(Records to process)

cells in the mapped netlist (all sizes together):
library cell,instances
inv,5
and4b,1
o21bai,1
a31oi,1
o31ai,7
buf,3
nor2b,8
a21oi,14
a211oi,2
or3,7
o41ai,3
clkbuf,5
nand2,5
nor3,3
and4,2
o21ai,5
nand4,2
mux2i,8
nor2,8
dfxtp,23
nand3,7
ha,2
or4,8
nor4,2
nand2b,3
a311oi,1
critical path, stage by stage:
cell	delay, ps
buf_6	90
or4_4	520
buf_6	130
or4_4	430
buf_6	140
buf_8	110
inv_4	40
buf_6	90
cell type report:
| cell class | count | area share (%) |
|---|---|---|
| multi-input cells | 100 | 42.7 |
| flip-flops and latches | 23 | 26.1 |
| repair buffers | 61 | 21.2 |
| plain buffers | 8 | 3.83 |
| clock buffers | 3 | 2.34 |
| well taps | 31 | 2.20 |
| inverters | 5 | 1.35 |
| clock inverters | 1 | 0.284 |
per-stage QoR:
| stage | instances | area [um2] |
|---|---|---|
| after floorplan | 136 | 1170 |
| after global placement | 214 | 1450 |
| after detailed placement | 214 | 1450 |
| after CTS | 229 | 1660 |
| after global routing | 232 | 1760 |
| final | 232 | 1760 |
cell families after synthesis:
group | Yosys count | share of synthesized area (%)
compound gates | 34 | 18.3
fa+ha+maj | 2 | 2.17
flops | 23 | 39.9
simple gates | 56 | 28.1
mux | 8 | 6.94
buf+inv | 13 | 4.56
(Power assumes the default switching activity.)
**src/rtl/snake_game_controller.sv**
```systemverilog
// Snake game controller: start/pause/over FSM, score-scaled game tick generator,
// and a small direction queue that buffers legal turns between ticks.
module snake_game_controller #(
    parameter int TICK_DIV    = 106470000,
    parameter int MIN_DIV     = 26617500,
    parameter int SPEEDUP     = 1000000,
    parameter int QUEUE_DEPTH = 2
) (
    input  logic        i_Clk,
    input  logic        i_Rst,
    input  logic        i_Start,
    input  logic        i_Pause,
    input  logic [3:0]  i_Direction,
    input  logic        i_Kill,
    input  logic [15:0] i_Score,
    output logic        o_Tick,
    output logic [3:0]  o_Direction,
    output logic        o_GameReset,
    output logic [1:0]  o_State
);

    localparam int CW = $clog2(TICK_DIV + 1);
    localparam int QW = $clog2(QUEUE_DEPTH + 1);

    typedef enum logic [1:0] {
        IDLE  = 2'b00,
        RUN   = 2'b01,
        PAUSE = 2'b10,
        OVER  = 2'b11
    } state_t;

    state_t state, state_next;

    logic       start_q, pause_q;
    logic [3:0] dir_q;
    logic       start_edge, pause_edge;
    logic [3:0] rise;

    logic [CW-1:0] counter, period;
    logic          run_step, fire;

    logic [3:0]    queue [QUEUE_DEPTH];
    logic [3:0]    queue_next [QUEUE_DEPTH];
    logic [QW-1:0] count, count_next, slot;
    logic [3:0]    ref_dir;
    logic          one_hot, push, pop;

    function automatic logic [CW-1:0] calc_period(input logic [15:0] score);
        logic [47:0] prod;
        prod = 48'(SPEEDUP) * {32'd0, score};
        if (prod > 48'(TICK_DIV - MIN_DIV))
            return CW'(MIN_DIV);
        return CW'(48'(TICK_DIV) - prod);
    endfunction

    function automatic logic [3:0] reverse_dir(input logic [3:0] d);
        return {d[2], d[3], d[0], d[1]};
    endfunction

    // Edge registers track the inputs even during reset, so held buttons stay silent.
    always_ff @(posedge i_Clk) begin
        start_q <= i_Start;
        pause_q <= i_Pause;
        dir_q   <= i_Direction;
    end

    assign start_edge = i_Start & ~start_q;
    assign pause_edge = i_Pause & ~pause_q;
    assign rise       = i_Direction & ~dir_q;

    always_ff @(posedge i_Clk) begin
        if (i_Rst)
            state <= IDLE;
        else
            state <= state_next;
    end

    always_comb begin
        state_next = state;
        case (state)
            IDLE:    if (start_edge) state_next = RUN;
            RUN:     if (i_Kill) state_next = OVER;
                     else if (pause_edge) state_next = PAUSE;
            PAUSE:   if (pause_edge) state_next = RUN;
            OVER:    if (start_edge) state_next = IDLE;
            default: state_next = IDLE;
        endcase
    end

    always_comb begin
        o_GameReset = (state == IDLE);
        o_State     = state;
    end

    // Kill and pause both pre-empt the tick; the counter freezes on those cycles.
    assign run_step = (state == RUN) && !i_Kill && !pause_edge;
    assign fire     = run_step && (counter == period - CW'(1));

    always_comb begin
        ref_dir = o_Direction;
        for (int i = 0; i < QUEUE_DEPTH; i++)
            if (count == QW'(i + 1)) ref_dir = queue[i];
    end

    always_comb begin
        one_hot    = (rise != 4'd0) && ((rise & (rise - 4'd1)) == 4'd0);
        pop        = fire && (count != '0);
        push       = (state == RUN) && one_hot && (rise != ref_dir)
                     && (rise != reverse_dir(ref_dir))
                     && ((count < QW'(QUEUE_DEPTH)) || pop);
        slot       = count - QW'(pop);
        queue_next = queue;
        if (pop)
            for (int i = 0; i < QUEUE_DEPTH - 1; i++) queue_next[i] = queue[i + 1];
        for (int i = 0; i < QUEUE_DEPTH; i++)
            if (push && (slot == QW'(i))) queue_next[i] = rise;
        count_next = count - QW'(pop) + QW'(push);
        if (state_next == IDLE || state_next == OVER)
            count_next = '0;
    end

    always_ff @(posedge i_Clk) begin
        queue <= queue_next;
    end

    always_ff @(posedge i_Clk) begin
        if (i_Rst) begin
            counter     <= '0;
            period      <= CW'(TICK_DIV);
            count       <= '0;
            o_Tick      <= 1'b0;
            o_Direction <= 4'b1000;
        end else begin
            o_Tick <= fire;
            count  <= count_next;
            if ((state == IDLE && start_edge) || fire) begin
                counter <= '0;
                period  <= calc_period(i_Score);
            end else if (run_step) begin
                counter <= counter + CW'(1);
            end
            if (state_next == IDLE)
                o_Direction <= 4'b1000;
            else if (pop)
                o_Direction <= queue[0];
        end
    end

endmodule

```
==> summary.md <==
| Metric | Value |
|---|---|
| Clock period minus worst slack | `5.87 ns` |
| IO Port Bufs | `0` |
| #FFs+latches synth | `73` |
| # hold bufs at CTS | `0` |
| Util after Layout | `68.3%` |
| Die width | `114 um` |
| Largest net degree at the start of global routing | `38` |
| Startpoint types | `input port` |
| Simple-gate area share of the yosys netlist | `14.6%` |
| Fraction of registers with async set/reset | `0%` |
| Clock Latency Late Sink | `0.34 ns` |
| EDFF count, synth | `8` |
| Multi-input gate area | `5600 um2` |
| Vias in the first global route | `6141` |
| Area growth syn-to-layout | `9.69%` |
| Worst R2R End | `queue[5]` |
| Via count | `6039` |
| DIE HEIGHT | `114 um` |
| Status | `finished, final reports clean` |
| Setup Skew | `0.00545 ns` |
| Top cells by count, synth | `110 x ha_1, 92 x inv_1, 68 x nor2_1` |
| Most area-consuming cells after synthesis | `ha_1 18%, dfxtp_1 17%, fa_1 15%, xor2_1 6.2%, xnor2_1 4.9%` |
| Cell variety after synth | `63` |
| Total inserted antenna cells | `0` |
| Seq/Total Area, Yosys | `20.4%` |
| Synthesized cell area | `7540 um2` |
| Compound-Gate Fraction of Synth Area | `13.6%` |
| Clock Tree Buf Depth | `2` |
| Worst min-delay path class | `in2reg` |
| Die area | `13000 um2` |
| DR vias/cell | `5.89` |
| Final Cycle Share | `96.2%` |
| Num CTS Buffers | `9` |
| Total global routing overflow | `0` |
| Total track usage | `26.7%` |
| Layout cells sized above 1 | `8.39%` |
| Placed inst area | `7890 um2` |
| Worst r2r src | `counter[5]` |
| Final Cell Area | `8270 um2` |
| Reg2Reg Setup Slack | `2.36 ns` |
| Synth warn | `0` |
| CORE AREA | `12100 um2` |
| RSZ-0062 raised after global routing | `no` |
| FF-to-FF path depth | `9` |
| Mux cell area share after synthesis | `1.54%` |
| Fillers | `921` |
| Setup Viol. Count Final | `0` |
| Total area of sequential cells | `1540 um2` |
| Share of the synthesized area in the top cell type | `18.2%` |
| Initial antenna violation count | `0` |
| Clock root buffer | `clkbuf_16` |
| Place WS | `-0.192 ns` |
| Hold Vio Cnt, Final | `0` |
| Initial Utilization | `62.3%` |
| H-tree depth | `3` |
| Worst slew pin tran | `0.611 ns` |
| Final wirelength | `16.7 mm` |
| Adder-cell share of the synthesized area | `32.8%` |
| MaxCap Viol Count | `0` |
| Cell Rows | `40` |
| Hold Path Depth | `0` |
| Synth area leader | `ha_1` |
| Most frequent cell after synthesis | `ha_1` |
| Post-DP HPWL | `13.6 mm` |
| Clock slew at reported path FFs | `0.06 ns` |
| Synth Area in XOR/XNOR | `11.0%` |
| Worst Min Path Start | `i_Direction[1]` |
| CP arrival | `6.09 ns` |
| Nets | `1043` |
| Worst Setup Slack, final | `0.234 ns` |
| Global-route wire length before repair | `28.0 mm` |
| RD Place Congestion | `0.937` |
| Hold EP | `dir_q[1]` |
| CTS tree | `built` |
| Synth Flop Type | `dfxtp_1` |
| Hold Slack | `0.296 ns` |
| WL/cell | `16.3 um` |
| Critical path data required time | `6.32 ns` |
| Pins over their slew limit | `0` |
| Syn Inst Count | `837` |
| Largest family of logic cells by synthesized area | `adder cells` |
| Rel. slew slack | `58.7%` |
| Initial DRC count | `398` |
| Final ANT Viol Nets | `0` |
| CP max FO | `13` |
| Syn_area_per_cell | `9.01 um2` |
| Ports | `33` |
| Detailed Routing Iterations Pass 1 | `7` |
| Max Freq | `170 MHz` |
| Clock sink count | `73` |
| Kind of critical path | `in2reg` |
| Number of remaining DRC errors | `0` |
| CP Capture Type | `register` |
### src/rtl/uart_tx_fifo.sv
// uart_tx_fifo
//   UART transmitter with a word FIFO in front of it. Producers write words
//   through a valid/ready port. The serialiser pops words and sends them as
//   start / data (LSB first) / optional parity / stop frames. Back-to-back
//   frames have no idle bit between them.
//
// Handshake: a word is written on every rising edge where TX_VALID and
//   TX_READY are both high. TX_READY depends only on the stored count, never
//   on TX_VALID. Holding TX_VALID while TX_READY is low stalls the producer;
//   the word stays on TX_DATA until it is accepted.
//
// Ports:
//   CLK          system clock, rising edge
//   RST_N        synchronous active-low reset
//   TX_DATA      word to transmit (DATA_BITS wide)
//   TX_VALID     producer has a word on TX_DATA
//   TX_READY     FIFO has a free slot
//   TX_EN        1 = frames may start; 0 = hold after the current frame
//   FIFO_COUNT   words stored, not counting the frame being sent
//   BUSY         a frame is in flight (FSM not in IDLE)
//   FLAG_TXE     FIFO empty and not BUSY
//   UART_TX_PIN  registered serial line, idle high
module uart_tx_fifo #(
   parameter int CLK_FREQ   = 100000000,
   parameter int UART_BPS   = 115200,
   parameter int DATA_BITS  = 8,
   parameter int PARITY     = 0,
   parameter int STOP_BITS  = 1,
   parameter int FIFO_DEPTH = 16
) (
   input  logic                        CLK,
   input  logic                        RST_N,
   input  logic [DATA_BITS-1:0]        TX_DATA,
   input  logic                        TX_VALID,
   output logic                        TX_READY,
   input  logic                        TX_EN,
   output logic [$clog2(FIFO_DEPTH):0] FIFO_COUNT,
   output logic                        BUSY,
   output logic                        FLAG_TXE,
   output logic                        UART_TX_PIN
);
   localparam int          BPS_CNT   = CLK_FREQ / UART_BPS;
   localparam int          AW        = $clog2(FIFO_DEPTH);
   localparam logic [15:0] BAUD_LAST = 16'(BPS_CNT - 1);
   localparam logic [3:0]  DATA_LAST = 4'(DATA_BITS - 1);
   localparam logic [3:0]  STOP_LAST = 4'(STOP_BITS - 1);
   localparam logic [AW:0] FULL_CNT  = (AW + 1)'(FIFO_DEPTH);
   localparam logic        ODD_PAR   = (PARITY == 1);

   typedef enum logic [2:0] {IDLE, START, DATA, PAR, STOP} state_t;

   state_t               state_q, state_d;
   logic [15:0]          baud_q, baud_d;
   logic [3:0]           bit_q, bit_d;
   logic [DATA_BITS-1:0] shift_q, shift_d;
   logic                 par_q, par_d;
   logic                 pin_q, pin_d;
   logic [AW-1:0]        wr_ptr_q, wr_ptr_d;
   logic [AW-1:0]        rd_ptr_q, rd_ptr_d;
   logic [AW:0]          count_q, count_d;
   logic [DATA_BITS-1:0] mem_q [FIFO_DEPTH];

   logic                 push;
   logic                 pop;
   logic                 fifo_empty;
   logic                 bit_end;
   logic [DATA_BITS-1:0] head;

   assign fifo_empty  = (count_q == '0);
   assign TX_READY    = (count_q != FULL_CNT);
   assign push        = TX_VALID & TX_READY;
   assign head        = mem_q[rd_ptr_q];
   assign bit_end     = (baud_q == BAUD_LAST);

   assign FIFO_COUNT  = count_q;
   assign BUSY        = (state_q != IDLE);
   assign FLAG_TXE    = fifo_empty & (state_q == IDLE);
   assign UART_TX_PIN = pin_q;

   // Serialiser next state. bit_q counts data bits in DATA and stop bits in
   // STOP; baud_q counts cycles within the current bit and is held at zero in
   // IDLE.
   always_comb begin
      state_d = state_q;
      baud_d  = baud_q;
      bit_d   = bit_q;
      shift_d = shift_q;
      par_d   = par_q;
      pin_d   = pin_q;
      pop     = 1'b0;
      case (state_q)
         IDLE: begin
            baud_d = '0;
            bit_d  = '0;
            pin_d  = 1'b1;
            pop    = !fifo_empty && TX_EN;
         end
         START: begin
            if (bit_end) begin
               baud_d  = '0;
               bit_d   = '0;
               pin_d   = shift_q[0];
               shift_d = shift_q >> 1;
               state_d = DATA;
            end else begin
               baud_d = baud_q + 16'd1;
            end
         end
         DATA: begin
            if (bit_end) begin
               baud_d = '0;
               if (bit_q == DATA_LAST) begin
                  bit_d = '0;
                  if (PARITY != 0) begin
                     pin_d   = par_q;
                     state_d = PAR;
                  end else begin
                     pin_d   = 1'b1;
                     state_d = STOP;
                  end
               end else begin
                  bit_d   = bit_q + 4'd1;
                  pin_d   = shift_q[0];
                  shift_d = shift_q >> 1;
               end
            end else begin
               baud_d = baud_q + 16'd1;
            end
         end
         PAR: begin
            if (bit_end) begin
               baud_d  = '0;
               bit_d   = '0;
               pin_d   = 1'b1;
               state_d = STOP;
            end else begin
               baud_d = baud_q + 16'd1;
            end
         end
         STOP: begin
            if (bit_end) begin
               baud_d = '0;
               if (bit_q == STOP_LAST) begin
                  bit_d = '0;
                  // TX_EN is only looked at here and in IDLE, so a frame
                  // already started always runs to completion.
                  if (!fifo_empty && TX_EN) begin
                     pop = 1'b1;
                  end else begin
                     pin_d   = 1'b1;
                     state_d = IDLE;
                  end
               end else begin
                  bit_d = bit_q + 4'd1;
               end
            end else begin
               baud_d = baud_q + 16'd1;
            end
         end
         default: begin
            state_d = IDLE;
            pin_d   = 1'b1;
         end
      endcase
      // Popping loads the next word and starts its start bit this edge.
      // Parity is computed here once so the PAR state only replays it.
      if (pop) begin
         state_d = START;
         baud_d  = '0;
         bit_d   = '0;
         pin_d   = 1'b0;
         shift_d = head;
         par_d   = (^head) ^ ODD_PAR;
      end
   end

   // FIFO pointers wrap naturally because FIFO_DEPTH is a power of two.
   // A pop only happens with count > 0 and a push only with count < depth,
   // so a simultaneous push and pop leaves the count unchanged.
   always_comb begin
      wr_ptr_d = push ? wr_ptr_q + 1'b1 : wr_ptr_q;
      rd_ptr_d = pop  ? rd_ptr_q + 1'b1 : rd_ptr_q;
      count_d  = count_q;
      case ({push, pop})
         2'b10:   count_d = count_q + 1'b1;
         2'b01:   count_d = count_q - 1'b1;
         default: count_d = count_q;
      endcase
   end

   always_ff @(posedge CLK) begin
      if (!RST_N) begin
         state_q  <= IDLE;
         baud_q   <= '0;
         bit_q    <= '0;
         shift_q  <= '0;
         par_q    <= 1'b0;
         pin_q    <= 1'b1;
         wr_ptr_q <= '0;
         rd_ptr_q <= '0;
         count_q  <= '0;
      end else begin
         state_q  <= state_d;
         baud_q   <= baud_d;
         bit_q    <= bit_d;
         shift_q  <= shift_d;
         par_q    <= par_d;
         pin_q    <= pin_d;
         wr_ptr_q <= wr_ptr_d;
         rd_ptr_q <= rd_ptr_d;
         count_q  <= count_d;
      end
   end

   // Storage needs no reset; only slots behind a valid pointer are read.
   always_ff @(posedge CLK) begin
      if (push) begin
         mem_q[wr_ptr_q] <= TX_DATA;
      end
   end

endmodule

(End Records to process)

■ **Work item**
With the line that has "Most area-consuming cells" as the first and the line that has "Compound-Gate Fraction of" as the last, repeat exactly that run of lines above and no more.

■ **Solution to the problem**
| Most area-consuming cells after synthesis | `ha_1 18%, dfxtp_1 17%, fa_1 15%, xor2_1 6.2%, xnor2_1 4.9%` |
| Cell variety after synth | `63` |
| Total inserted antenna cells | `0` |
| Seq/Total Area, Yosys | `20.4%` |
| Synthesized cell area | `7540 um2` |
| Compound-Gate Fraction of Synth Area | `13.6%` |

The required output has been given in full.